▶ _WHAT IS BEING ASKED_
Give back the full listing exactly as written.

AVAILABLE DATA: Begin

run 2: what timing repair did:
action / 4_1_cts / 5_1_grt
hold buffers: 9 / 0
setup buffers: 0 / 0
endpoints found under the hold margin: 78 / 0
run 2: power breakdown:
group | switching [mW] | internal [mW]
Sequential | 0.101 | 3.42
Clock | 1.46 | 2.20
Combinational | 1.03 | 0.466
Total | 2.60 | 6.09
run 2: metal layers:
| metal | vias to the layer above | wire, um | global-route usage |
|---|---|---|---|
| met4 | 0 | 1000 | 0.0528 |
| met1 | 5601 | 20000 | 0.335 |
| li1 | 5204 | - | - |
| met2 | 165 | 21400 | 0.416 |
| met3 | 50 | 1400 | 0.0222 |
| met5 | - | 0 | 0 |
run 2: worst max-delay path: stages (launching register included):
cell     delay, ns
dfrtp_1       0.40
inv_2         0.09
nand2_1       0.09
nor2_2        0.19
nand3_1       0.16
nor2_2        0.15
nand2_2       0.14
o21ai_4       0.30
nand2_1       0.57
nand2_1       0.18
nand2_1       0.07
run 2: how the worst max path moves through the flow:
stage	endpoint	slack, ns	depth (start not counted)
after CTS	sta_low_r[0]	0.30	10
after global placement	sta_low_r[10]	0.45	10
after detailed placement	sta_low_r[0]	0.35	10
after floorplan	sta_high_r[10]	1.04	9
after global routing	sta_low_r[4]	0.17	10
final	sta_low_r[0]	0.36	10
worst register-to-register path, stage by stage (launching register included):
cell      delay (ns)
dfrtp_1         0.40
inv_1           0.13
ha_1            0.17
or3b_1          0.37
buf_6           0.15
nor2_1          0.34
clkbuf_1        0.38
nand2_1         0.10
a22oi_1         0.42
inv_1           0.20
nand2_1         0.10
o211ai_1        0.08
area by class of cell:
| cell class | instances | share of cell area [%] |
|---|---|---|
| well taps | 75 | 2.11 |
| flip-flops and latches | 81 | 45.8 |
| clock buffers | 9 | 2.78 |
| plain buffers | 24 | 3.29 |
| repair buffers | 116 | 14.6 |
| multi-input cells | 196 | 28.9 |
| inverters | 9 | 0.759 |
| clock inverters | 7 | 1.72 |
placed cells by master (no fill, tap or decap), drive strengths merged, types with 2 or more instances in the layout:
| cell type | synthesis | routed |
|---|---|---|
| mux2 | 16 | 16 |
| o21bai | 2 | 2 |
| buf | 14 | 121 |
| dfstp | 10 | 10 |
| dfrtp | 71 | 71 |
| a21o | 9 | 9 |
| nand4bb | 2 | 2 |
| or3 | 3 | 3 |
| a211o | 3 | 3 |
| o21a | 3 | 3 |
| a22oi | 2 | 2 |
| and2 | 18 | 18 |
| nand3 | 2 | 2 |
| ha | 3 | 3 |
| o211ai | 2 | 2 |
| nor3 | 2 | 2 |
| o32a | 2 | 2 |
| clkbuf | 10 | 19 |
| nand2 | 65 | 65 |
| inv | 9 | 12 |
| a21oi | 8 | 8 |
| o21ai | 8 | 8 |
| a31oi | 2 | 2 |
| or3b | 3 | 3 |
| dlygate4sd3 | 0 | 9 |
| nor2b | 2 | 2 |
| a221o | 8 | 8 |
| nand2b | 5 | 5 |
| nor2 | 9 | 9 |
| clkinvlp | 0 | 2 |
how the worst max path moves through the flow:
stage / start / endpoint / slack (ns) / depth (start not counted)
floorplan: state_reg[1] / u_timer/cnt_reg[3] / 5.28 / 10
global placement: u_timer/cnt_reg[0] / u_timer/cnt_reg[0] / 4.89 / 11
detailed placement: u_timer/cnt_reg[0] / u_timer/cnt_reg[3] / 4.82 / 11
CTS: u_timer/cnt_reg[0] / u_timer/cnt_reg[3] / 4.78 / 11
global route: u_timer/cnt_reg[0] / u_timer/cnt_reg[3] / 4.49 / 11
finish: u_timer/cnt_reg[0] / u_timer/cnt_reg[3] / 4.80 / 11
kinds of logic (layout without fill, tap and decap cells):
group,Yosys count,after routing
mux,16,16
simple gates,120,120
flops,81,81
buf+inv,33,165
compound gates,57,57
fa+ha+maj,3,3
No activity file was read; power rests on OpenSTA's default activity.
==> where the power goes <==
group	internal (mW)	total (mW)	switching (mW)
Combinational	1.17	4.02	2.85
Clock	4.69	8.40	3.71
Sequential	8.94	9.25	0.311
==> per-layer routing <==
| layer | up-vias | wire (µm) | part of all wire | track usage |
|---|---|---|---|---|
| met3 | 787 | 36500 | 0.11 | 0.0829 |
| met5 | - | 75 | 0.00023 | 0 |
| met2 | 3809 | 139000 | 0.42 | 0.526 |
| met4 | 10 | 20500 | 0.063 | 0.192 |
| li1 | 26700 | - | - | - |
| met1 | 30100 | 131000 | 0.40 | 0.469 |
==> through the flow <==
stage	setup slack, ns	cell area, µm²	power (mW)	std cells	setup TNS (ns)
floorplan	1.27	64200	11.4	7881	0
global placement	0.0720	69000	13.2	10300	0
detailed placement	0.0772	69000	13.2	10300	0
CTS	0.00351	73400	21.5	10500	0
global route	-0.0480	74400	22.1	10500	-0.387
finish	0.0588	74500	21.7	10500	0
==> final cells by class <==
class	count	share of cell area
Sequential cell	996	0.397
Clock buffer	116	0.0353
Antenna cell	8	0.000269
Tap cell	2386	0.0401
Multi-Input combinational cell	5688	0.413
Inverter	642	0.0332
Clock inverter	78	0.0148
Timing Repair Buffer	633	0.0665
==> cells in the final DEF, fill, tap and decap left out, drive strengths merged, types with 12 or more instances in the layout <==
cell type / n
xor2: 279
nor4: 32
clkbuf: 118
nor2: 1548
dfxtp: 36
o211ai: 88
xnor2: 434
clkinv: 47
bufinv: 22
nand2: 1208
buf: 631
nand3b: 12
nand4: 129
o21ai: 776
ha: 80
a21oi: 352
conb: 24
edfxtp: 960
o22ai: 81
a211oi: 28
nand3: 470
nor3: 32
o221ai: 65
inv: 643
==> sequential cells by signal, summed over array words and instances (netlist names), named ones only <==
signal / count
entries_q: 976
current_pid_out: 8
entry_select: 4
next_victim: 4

AVAILABLE DATA: End

▶ _ANSWER_
run 2: what timing repair did:
action / 4_1_cts / 5_1_grt
hold buffers: 9 / 0
setup buffers: 0 / 0
endpoints found under the hold margin: 78 / 0
run 2: power breakdown:
group | switching [mW] | internal [mW]
Sequential | 0.101 | 3.42
Clock | 1.46 | 2.20
Combinational | 1.03 | 0.466
Total | 2.60 | 6.09
run 2: metal layers:
| metal | vias to the layer above | wire, um | global-route usage |
|---|---|---|---|
| met4 | 0 | 1000 | 0.0528 |
| met1 | 5601 | 20000 | 0.335 |
| li1 | 5204 | - | - |
| met2 | 165 | 21400 | 0.416 |
| met3 | 50 | 1400 | 0.0222 |
| met5 | - | 0 | 0 |
run 2: worst max-delay path: stages (launching register included):
cell     delay, ns
dfrtp_1       0.40
inv_2         0.09
nand2_1       0.09
nor2_2        0.19
nand3_1       0.16
nor2_2        0.15
nand2_2       0.14
o21ai_4       0.30
nand2_1       0.57
nand2_1       0.18
nand2_1       0.07
run 2: how the worst max path moves through the flow:
stage	endpoint	slack, ns	depth (start not counted)
after CTS	sta_low_r[0]	0.30	10
after global placement	sta_low_r[10]	0.45	10
after detailed placement	sta_low_r[0]	0.35	10
after floorplan	sta_high_r[10]	1.04	9
after global routing	sta_low_r[4]	0.17	10
final	sta_low_r[0]	0.36	10
worst register-to-register path, stage by stage (launching register included):
cell      delay (ns)
dfrtp_1         0.40
inv_1           0.13
ha_1            0.17
or3b_1          0.37
buf_6           0.15
nor2_1          0.34
clkbuf_1        0.38
nand2_1         0.10
a22oi_1         0.42
inv_1           0.20
nand2_1         0.10
o211ai_1        0.08
area by class of cell:
| cell class | instances | share of cell area [%] |
|---|---|---|
| well taps | 75 | 2.11 |
| flip-flops and latches | 81 | 45.8 |
| clock buffers | 9 | 2.78 |
| plain buffers | 24 | 3.29 |
| repair buffers | 116 | 14.6 |
| multi-input cells | 196 | 28.9 |
| inverters | 9 | 0.759 |
| clock inverters | 7 | 1.72 |
placed cells by master (no fill, tap or decap), drive strengths merged, types with 2 or more instances in the layout:
| cell type | synthesis | routed |
|---|---|---|
| mux2 | 16 | 16 |
| o21bai | 2 | 2 |
| buf | 14 | 121 |
| dfstp | 10 | 10 |
| dfrtp | 71 | 71 |
| a21o | 9 | 9 |
| nand4bb | 2 | 2 |
| or3 | 3 | 3 |
| a211o | 3 | 3 |
| o21a | 3 | 3 |
| a22oi | 2 | 2 |
| and2 | 18 | 18 |
| nand3 | 2 | 2 |
| ha | 3 | 3 |
| o211ai | 2 | 2 |
| nor3 | 2 | 2 |
| o32a | 2 | 2 |
| clkbuf | 10 | 19 |
| nand2 | 65 | 65 |
| inv | 9 | 12 |
| a21oi | 8 | 8 |
| o21ai | 8 | 8 |
| a31oi | 2 | 2 |
| or3b | 3 | 3 |
| dlygate4sd3 | 0 | 9 |
| nor2b | 2 | 2 |
| a221o | 8 | 8 |
| nand2b | 5 | 5 |
| nor2 | 9 | 9 |
| clkinvlp | 0 | 2 |
how the worst max path moves through the flow:
stage / start / endpoint / slack (ns) / depth (start not counted)
floorplan: state_reg[1] / u_timer/cnt_reg[3] / 5.28 / 10
global placement: u_timer/cnt_reg[0] / u_timer/cnt_reg[0] / 4.89 / 11
detailed placement: u_timer/cnt_reg[0] / u_timer/cnt_reg[3] / 4.82 / 11
CTS: u_timer/cnt_reg[0] / u_timer/cnt_reg[3] / 4.78 / 11
global route: u_timer/cnt_reg[0] / u_timer/cnt_reg[3] / 4.49 / 11
finish: u_timer/cnt_reg[0] / u_timer/cnt_reg[3] / 4.80 / 11
kinds of logic (layout without fill, tap and decap cells):
group,Yosys count,after routing
mux,16,16
simple gates,120,120
flops,81,81
buf+inv,33,165
compound gates,57,57
fa+ha+maj,3,3
No activity file was read; power rests on OpenSTA's default activity.
==> where the power goes <==
group	internal (mW)	total (mW)	switching (mW)
Combinational	1.17	4.02	2.85
Clock	4.69	8.40	3.71
Sequential	8.94	9.25	0.311
==> per-layer routing <==
| layer | up-vias | wire (µm) | part of all wire | track usage |
|---|---|---|---|---|
| met3 | 787 | 36500 | 0.11 | 0.0829 |
| met5 | - | 75 | 0.00023 | 0 |
| met2 | 3809 | 139000 | 0.42 | 0.526 |
| met4 | 10 | 20500 | 0.063 | 0.192 |
| li1 | 26700 | - | - | - |
| met1 | 30100 | 131000 | 0.40 | 0.469 |
==> through the flow <==
stage	setup slack, ns	cell area, µm²	power (mW)	std cells	setup TNS (ns)
floorplan	1.27	64200	11.4	7881	0
global placement	0.0720	69000	13.2	10300	0
detailed placement	0.0772	69000	13.2	10300	0
CTS	0.00351	73400	21.5	10500	0
global route	-0.0480	74400	22.1	10500	-0.387
finish	0.0588	74500	21.7	10500	0
==> final cells by class <==
class	count	share of cell area
Sequential cell	996	0.397
Clock buffer	116	0.0353
Antenna cell	8	0.000269
Tap cell	2386	0.0401
Multi-Input combinational cell	5688	0.413
Inverter	642	0.0332
Clock inverter	78	0.0148
Timing Repair Buffer	633	0.0665
==> cells in the final DEF, fill, tap and decap left out, drive strengths merged, types with 12 or more instances in the layout <==
cell type / n
xor2: 279
nor4: 32
clkbuf: 118
nor2: 1548
dfxtp: 36
o211ai: 88
xnor2: 434
clkinv: 47
bufinv: 22
nand2: 1208
buf: 631
nand3b: 12
nand4: 129
o21ai: 776
ha: 80
a21oi: 352
conb: 24
edfxtp: 960
o22ai: 81
a211oi: 28
nand3: 470
nor3: 32
o221ai: 65
inv: 643
==> sequential cells by signal, summed over array words and instances (netlist names), named ones only <==
signal / count
entries_q: 976
current_pid_out: 8
entry_select: 4
next_victim: 4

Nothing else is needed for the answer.